LowComDom Performances Presents
DR. VERNE'S WHITE TRASH ETIQUETTE
Dear Dr. Verne:
Lately I been working at this customer service job while I look for something more manly. I know what you're thinking, Verne, but I got to get beer money someplace. Anyways, the job itself is bad enough, but here's my real beef: they got these uptight chicks who eavesdrop on your calls and then call you over to "discuss" them. Then you got to listen while they bust your balls for not being a big enough candy-ass with the customers. So here's my question, Verne: Do I still got time to get out or has this job already turned me into a mama's boy?

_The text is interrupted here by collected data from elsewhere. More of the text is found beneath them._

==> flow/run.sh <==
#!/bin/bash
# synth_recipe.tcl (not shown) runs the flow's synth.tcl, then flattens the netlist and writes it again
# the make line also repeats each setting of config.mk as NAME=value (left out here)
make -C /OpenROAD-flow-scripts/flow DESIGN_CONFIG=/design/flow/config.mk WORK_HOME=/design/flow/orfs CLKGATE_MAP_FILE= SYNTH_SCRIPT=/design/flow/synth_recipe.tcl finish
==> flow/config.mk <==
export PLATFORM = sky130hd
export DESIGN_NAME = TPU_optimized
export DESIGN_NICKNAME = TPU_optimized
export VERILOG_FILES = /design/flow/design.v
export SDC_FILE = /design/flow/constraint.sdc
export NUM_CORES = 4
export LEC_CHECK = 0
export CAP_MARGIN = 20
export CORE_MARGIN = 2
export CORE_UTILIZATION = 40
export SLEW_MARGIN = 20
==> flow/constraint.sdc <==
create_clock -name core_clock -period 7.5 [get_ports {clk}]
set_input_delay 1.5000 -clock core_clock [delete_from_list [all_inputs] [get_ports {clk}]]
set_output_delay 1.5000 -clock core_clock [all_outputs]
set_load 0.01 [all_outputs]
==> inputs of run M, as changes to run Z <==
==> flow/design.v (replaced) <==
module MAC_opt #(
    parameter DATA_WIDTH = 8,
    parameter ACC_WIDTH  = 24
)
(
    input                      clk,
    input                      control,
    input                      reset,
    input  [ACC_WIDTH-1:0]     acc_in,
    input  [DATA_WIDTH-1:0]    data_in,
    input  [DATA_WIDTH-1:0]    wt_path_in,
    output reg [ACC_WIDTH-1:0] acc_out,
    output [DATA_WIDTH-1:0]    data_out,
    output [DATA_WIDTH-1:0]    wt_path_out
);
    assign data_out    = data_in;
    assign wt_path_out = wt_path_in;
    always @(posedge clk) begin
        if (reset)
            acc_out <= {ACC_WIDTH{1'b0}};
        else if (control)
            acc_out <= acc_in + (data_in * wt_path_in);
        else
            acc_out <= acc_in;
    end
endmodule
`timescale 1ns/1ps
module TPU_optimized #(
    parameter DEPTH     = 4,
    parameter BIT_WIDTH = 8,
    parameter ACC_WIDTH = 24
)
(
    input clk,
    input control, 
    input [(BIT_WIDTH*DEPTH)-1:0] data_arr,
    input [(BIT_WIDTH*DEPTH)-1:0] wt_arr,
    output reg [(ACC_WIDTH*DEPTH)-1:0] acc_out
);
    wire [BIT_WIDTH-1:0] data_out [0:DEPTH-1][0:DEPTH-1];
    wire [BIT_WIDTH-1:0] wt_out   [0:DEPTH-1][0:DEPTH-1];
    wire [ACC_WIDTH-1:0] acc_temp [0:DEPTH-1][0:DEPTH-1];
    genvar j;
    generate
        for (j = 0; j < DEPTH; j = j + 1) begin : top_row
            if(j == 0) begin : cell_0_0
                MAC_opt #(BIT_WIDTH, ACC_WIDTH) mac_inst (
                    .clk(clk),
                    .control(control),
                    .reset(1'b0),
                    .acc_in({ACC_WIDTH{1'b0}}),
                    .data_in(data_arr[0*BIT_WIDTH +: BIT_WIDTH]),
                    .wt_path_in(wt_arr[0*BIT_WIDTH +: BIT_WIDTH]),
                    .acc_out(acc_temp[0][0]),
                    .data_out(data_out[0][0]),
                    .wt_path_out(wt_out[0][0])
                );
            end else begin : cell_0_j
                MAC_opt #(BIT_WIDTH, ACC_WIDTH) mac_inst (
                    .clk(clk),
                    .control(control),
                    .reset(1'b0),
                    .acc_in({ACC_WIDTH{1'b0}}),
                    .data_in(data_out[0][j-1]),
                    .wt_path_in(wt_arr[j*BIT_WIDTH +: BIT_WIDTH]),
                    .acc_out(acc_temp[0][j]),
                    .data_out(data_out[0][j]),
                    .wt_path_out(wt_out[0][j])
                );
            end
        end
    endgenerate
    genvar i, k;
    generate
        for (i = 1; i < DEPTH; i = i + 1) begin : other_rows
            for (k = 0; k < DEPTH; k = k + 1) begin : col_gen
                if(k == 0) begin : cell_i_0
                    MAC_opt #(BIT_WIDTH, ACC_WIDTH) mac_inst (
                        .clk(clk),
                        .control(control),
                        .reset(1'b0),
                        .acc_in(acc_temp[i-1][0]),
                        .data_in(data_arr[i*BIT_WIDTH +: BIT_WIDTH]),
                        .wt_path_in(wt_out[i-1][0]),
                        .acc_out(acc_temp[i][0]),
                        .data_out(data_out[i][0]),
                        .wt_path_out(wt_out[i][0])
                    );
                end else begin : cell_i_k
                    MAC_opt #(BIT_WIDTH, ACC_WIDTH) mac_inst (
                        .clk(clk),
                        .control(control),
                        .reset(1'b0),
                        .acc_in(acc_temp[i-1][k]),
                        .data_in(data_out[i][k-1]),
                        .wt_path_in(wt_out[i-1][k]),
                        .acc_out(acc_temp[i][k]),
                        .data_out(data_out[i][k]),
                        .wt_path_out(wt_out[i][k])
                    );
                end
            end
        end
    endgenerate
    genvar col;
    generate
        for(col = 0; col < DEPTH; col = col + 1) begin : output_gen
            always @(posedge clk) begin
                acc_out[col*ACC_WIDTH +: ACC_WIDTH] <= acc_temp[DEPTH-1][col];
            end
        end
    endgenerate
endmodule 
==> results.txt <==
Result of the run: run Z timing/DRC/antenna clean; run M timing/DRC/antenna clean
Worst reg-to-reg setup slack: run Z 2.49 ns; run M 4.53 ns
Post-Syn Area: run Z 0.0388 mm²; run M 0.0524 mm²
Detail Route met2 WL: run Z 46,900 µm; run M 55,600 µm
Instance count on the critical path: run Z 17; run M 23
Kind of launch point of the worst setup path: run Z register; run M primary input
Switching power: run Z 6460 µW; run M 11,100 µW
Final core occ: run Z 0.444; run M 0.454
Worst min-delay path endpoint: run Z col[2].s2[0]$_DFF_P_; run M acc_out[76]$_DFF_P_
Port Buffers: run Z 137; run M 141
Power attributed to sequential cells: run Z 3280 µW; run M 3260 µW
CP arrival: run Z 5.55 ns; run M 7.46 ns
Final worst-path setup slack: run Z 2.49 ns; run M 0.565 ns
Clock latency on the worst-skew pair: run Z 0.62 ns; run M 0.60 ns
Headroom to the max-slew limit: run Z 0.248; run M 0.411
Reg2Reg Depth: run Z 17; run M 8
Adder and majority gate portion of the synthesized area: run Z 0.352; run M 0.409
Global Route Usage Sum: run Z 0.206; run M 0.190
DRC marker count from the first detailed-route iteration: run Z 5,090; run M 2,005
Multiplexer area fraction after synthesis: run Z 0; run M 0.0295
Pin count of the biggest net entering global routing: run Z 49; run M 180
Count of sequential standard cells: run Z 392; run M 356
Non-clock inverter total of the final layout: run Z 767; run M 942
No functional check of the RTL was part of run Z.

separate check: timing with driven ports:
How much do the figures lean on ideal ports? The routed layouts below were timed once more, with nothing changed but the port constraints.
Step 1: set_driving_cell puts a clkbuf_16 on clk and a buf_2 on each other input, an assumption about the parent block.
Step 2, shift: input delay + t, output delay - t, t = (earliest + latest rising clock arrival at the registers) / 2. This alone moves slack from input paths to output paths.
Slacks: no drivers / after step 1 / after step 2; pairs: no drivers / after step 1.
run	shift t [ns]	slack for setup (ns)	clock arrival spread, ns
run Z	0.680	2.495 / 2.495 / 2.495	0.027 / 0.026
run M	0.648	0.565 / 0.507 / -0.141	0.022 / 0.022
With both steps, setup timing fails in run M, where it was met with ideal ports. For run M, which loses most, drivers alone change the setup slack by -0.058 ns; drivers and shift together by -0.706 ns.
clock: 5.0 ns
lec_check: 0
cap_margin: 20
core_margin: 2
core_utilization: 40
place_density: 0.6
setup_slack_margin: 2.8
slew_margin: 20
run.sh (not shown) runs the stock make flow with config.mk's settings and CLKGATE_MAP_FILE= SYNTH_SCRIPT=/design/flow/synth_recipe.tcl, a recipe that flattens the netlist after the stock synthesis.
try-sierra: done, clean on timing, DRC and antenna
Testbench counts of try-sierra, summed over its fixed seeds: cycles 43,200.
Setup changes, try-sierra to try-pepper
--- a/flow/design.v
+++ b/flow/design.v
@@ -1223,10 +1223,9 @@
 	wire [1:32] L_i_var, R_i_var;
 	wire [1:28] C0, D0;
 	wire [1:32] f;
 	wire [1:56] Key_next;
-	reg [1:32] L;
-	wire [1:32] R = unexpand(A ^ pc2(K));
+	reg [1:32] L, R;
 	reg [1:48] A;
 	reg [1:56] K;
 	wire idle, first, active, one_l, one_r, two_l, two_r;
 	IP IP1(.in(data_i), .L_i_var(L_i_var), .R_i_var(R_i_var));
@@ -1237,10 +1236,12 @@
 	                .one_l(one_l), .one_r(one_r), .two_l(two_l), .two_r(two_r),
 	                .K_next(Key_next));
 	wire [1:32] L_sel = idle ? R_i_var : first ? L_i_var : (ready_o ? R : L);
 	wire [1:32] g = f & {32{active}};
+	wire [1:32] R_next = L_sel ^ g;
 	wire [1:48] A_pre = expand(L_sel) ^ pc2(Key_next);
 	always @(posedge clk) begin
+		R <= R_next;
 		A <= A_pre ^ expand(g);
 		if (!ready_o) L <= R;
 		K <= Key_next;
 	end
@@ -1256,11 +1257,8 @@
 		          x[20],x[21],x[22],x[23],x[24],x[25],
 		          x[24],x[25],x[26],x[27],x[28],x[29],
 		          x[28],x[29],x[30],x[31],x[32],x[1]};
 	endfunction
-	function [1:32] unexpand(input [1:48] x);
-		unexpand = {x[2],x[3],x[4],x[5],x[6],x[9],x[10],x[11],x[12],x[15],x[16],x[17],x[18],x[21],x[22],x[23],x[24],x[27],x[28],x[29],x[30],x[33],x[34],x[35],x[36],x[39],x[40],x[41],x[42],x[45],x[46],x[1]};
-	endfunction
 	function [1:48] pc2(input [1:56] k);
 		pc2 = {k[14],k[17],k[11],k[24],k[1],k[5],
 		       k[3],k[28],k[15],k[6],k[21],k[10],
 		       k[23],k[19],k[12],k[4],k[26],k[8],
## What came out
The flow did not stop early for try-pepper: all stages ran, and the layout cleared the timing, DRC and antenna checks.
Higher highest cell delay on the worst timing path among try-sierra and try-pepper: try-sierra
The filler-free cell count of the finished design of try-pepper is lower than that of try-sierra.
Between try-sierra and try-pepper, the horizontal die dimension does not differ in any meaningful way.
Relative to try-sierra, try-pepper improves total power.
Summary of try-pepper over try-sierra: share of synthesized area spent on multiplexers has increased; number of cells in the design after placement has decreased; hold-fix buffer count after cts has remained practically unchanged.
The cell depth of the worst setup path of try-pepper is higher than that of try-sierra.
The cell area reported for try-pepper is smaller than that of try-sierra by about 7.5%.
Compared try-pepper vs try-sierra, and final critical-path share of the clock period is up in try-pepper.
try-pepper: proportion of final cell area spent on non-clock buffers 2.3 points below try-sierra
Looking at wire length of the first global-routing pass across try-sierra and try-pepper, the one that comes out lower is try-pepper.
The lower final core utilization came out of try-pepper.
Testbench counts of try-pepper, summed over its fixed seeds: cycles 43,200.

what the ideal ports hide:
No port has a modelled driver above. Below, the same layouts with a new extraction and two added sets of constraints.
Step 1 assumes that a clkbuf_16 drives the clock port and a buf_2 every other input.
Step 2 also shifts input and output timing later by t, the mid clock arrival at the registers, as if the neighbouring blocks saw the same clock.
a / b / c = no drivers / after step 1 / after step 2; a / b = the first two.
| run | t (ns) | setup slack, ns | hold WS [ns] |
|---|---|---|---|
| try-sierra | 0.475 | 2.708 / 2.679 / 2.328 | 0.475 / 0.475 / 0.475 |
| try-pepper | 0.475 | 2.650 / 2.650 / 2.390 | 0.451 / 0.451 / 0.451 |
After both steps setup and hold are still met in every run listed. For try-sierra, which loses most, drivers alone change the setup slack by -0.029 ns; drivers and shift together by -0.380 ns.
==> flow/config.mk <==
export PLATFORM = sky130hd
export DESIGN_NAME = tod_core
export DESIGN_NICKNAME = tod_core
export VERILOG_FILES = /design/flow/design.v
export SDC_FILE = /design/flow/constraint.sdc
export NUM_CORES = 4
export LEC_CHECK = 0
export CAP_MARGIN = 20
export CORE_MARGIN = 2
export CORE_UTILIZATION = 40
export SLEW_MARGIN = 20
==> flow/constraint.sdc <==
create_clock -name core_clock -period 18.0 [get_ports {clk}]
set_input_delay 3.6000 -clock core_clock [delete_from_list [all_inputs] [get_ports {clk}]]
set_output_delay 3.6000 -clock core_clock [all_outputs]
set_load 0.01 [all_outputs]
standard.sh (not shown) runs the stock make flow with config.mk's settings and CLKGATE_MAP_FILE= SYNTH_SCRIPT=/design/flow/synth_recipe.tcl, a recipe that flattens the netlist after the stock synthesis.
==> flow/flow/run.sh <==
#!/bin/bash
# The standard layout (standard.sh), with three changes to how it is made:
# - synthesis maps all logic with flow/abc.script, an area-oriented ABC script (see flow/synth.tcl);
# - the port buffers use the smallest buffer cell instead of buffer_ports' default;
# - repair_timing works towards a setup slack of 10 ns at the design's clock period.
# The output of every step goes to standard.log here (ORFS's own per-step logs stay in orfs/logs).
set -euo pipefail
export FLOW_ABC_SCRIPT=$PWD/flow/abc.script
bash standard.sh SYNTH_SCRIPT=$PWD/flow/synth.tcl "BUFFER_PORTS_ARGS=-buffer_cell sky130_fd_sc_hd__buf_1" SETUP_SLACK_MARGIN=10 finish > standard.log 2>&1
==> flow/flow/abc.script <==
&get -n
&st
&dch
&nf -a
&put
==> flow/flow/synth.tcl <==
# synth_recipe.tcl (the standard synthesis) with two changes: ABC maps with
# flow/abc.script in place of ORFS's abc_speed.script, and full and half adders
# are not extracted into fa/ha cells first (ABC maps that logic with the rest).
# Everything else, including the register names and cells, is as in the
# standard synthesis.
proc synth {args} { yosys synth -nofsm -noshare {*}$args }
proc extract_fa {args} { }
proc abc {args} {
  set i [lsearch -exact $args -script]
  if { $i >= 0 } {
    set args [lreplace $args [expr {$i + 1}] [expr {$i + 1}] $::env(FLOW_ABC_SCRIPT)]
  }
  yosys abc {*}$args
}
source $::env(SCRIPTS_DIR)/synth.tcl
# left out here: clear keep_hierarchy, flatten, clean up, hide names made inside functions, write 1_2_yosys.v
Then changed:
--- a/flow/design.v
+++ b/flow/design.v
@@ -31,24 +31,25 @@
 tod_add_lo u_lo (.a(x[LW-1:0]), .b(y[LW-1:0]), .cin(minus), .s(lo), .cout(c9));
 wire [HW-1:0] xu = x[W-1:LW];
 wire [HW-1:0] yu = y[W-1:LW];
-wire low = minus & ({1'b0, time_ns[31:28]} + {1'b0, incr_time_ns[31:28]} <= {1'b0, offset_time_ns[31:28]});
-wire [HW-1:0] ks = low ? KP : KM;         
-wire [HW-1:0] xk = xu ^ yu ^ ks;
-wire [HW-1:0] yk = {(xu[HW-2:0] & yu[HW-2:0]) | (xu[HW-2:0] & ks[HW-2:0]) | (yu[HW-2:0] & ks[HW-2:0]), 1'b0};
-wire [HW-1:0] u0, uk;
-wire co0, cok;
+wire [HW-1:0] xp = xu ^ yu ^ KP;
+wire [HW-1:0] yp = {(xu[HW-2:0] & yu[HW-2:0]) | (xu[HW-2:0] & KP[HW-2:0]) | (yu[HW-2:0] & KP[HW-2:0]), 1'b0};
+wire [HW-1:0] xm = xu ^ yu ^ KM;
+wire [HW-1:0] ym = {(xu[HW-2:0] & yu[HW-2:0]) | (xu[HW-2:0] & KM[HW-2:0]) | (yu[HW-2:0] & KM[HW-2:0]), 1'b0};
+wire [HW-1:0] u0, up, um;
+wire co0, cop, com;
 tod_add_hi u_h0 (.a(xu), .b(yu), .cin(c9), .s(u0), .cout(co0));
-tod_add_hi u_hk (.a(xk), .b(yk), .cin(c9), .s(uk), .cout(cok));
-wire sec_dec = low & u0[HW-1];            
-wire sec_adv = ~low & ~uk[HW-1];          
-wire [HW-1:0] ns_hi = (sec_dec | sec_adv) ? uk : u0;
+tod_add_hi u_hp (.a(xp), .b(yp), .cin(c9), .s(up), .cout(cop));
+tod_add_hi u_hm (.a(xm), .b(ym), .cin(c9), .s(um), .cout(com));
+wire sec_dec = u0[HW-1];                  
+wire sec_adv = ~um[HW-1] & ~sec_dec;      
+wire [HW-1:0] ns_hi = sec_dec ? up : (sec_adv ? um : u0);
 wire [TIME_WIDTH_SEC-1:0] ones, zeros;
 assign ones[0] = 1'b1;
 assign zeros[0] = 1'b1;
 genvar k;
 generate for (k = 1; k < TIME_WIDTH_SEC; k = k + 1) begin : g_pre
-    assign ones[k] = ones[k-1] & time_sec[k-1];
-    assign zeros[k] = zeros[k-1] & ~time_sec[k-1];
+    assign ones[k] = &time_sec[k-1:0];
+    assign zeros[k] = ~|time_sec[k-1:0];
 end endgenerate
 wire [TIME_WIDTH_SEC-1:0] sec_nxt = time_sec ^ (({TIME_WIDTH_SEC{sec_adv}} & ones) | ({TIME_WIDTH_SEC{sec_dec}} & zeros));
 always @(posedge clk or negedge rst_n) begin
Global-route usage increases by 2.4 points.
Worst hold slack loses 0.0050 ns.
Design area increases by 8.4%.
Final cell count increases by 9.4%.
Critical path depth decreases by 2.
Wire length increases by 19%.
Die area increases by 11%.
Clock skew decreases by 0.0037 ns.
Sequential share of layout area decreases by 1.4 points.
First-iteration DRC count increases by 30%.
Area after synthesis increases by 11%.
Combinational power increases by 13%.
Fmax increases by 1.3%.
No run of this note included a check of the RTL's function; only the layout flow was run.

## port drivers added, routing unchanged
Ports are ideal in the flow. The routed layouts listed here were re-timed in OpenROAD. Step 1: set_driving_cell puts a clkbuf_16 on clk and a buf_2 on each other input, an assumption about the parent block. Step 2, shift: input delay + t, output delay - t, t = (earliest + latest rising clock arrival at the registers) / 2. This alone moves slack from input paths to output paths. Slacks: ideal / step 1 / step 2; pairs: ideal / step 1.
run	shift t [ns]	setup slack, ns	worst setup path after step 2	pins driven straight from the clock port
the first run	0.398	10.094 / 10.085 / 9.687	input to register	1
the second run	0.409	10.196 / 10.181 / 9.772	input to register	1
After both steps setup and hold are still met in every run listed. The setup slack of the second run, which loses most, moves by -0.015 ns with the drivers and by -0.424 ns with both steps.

-- Wussified in West Des Moines
=-=-=-=-=-=-=-=-=-=-=-=-=-=-=-=-=-=-=-=-=-=-=-=-= Dear Wussified:
Don't be so hard on yourself. If you ain't wearing pastel sweaters, you's still okay. You already recognize you're a pussy and that's the first step toward recovery. Sometimes a man's gotta humble hisself to bring home the brewskies. At least you ain't mooching off your in-laws. But you gotta be careful. Living in West Des Moines and working a sissy job can lead you down what you call your path of ruination. First you start shopping at the Gap. Then you trade your chainsaw in for a 200 hp blowdryer. Before you knows it, you go completely fruity and start wearing Dockers and them sunglasses with a string tied on 'em. I'll clue you in: Just say no. If you gotta work a pussy job, just start talking to customers about the lines for Sunday's games. If you keep saying manly stuff like, "I'm thinking about taking the points and New England" or, "I like Green Bay and the under on the count of San Fran looks a little dainty this year, if yous asking me," then you'll continue to harbor manly thoughts despite your pussy environment. If that don't work, quit you job and live under a bridge.